— Required action —
If a line contains "word each clock", it is the last one to write out; begin with the first line of the records and copy each exactly.

(Saved data entries)
↓
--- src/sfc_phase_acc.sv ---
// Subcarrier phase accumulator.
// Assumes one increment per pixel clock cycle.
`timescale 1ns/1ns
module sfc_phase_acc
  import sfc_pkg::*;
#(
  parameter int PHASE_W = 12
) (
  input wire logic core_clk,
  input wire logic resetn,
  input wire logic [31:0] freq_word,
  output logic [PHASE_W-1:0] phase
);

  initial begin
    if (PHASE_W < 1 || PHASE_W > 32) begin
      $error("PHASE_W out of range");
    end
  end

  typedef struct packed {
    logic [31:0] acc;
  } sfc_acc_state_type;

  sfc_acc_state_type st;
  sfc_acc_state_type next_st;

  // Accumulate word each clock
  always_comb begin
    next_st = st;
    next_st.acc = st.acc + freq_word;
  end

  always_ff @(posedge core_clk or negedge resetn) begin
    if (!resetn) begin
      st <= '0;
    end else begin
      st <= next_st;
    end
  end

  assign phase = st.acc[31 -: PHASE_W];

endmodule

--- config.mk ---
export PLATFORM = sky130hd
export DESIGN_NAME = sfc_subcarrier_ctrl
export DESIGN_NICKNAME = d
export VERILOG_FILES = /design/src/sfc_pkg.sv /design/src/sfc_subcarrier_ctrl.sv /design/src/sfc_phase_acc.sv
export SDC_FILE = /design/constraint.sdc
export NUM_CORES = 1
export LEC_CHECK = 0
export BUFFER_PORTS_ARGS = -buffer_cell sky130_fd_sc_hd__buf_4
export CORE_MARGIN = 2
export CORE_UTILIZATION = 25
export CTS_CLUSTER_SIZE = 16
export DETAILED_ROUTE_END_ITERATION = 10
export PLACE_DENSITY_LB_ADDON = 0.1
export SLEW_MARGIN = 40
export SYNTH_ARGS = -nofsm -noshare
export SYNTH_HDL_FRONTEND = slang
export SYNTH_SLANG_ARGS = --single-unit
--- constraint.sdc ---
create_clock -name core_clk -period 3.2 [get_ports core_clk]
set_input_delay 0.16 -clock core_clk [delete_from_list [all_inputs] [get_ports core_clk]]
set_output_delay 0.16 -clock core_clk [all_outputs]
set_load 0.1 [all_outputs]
↑
— Result —
--- src/sfc_phase_acc.sv ---
// Subcarrier phase accumulator.
// Assumes one increment per pixel clock cycle.
`timescale 1ns/1ns
module sfc_phase_acc
  import sfc_pkg::*;
#(
  parameter int PHASE_W = 12
) (
  input wire logic core_clk,
  input wire logic resetn,
  input wire logic [31:0] freq_word,
  output logic [PHASE_W-1:0] phase
);

  initial begin
    if (PHASE_W < 1 || PHASE_W > 32) begin
      $error("PHASE_W out of range");
    end
  end

  typedef struct packed {
    logic [31:0] acc;
  } sfc_acc_state_type;

  sfc_acc_state_type st;
  sfc_acc_state_type next_st;

  // Accumulate word each clock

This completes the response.